Вл. Лидин строго и последовательно развивает свою тему, он явно и очевидно ее ограничивает,, чтобы лучше выявить, чтобы не утерять законченности. Я бы назвал это «чувством края»: как только начинается перетекание за край, Лидин останавливается и осторожно отходит, сжимая роман. Но бывает наполненность, когда содержание плотно входит в форму, насыщает ее полностью, проникает во все поры, не выливаясь, как бывает с «верхом» налитый стакан: вода не вытекает, но ясно видно, что она выше краев, еще одна капля — и прольется. Но Вл. Лидин не насыщает до конца своей формы. Чувство края сменяется излишней чувствительностью, тщательность работы тогда кажется тщетной, мягкий и ровный ход повествования становится слишком уже спокойным и гладким, как бы зеркальным. Рисунок выглядит суховатым; произведению нехватает воздуха, перспективы, ясности, содержательности. В ряде мест романа слишком мало «чувственности», эмоциональности. Поэтому не волнует смерть (самоубийство анархиста, ни одна мысль и ни одно чувство которого не. известны читателю), не трогает любовь (ибо только пунктиром она обозначена у Сесили), не заражает достаточно революционная борьба. Роман Вл. Лидина--событийный, он насыщен действиями, ситуациями, которые, однако, еще недостаточно углублены и выражены в чувствах и мыслях людей. Тщательно обработанная литературная форма при всей своей "выразительности узка, недостаточна, ибо недостаточное содержание.
Повторяю, роман Вл. Лидина-- политический роман, художник видит мир прежде всего в его политических связях, он стремится брать большие явления. Но роман не звучит большими взрывающими идеями, не потрясает огромным содержанием. Одновременно видишь — как много получил Вл. Лидин, как художник, оттого, что переключил себя на классово-боевую тему, взял актуальные и даже актуальнейшие проблемы.
Вл. Лидин создал свое лучшее произведение, он освободился от очень многого, что мешало ему, но он еще не приблизился по-настоящему к тому, что изменяет действительность. Он вычерчивает тонкий рисунок Парижа, город встает со страниц романа, он пульсирует, этот лихорадочный Париж, он живет и дышит у Лидина, художник дает почувствовать терпкий аромат этой капиталистической столицы.

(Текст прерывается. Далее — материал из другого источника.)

<file path="config.mk">
export PLATFORM = sky130hd
export DESIGN_NAME = adc_device_flat
export DESIGN_NICKNAME = d
export VERILOG_FILES = /design/src/adc_pkg.sv /design/src/adc_link_if.sv /design/src/adc_device.sv /design/src/result_formatter.sv /design/src/flat_wrapper.sv
export VERILOG_INCLUDE_DIRS = /design/src
export SDC_FILE = /design/constraint.sdc
export NUM_CORES = 1
export LEC_CHECK = 0
export ABC_AREA = 1
export BUFFER_PORTS_ARGS = -buffer_cell sky130_fd_sc_hd__buf_2
export CORE_ASPECT_RATIO = 0.6
export CORE_UTILIZATION = 51
export CTS_CLUSTER_SIZE = 16
export DETAILED_ROUTE_END_ITERATION = 10
export HOLD_SLACK_MARGIN = 0.06
export PLACE_DENSITY_LB_ADDON = 0.05
export SYNTH_ARGS = -nofsm -noshare
export SYNTH_HDL_FRONTEND = slang
export SYNTH_SLANG_ARGS = --single-unit
</file>
<file path="constraint.sdc">
create_clock -name sys_clk -period 2.39 [get_ports sys_clk]
set_clock_uncertainty 0.1 [all_clocks]
set_input_delay 0.1195 -clock sys_clk [delete_from_list [all_inputs] [get_ports sys_clk]]
set_output_delay 0.1195 -clock sys_clk [all_outputs]
set_load 0.01 [all_outputs]
</file>
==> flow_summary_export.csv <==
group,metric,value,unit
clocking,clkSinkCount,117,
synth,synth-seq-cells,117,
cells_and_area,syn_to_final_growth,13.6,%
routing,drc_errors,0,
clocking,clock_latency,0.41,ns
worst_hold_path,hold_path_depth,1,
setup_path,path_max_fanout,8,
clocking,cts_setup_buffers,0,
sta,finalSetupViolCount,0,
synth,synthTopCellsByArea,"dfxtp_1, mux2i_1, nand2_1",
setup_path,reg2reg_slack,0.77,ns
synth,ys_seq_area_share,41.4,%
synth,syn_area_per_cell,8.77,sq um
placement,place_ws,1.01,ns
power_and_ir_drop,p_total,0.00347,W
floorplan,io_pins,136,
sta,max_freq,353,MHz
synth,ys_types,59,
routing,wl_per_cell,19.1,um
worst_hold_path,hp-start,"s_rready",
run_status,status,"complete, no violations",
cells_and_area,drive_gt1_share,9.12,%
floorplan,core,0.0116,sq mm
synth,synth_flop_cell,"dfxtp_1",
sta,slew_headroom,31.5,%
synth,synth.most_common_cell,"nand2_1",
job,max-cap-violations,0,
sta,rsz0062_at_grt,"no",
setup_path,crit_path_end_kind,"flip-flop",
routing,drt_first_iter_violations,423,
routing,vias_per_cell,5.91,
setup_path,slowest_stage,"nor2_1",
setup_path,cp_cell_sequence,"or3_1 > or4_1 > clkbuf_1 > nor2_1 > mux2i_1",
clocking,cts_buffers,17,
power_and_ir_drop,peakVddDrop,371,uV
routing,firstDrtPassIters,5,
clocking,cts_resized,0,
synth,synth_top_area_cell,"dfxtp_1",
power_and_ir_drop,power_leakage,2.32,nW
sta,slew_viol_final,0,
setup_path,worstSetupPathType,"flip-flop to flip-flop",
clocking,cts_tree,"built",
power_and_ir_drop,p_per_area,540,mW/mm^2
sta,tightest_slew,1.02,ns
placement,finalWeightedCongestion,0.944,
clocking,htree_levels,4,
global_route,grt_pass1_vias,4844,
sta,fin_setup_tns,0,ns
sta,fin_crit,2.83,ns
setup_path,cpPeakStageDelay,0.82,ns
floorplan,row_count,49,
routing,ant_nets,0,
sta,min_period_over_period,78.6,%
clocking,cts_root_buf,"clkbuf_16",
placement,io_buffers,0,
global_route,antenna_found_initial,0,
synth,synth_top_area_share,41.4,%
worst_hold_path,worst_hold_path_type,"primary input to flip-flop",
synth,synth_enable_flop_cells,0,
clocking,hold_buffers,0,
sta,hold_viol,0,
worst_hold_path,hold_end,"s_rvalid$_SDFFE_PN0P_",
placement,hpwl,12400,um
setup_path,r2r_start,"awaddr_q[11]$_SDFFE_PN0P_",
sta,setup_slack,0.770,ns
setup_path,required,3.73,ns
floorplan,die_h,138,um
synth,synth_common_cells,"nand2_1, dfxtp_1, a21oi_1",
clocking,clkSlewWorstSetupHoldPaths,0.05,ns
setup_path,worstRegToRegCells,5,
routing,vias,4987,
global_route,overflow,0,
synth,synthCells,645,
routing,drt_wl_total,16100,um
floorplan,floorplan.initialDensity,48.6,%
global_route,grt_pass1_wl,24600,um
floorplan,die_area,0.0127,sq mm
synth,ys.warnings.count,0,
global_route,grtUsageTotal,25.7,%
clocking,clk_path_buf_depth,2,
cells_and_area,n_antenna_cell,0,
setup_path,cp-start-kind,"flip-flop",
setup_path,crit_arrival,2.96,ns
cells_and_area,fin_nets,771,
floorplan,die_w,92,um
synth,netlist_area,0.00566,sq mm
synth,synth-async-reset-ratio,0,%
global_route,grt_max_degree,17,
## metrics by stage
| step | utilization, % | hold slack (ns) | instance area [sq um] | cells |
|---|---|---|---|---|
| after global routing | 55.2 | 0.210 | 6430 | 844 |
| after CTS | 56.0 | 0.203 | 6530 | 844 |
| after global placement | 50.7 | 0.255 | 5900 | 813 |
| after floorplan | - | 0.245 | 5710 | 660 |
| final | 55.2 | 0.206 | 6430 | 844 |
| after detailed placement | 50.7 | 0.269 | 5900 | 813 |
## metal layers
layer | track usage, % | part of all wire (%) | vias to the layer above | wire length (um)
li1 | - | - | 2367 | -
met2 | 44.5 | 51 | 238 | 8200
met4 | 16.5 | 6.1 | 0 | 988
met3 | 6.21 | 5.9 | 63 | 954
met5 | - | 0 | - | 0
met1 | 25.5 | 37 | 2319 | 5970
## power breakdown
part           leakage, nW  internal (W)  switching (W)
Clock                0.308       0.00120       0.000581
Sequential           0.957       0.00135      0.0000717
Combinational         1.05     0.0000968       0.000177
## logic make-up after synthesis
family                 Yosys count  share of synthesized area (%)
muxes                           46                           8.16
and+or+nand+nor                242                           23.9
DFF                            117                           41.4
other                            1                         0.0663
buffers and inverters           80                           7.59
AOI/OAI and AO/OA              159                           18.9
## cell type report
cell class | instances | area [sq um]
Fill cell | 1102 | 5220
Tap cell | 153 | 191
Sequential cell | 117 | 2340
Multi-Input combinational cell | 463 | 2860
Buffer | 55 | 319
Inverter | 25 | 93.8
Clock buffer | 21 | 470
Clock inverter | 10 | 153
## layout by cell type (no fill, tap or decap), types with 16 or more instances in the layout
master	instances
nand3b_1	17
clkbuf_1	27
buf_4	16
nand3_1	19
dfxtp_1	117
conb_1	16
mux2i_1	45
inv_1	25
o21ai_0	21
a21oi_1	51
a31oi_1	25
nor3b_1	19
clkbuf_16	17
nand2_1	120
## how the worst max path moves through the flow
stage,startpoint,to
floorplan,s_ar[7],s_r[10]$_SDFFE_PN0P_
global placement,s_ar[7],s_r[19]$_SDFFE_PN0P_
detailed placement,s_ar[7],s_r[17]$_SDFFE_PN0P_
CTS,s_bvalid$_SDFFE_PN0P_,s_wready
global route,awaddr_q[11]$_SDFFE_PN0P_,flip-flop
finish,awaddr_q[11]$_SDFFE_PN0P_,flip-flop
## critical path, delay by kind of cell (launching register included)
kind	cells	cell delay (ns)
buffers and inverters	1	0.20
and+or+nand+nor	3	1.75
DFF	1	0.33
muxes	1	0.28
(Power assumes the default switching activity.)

Французские буржуазные критики резко выступили против романа. И это хорошо. Советский писатель Лидин этим романом ведет наступление против империалистической Франции, это открывает ему широкие творческие возможности, вносит новое в его искусство, дает широкий кругозор. Новая тематика, новый подход к жизни насыщают его искусство, оплодотворяют его. Но одновременно видишь, как сламывается художник, как он тускнеет и свертывается, как листок, когда подходит к самому главному — к будущему Франции, — к рабочему классу, к коммунистам. Ясная сочность красок сразу выцветает, колоритность характеров гаснет, теплая акварель сменяется карандашом, полнокровие превращается в схематичность. Художник, стремится войти в эту еще неосвоенную им среду, он хочет понять этих людей борьбы и труда, но желание, стремление, влечение не переплавляется еще в яркий образ. В этом — противоречивость романа, его раздвоенность, я бы сказал, скошенность, нарушение пропорций. «Могила неизвестного солдата» — книга перепутья, поворота, сдвига.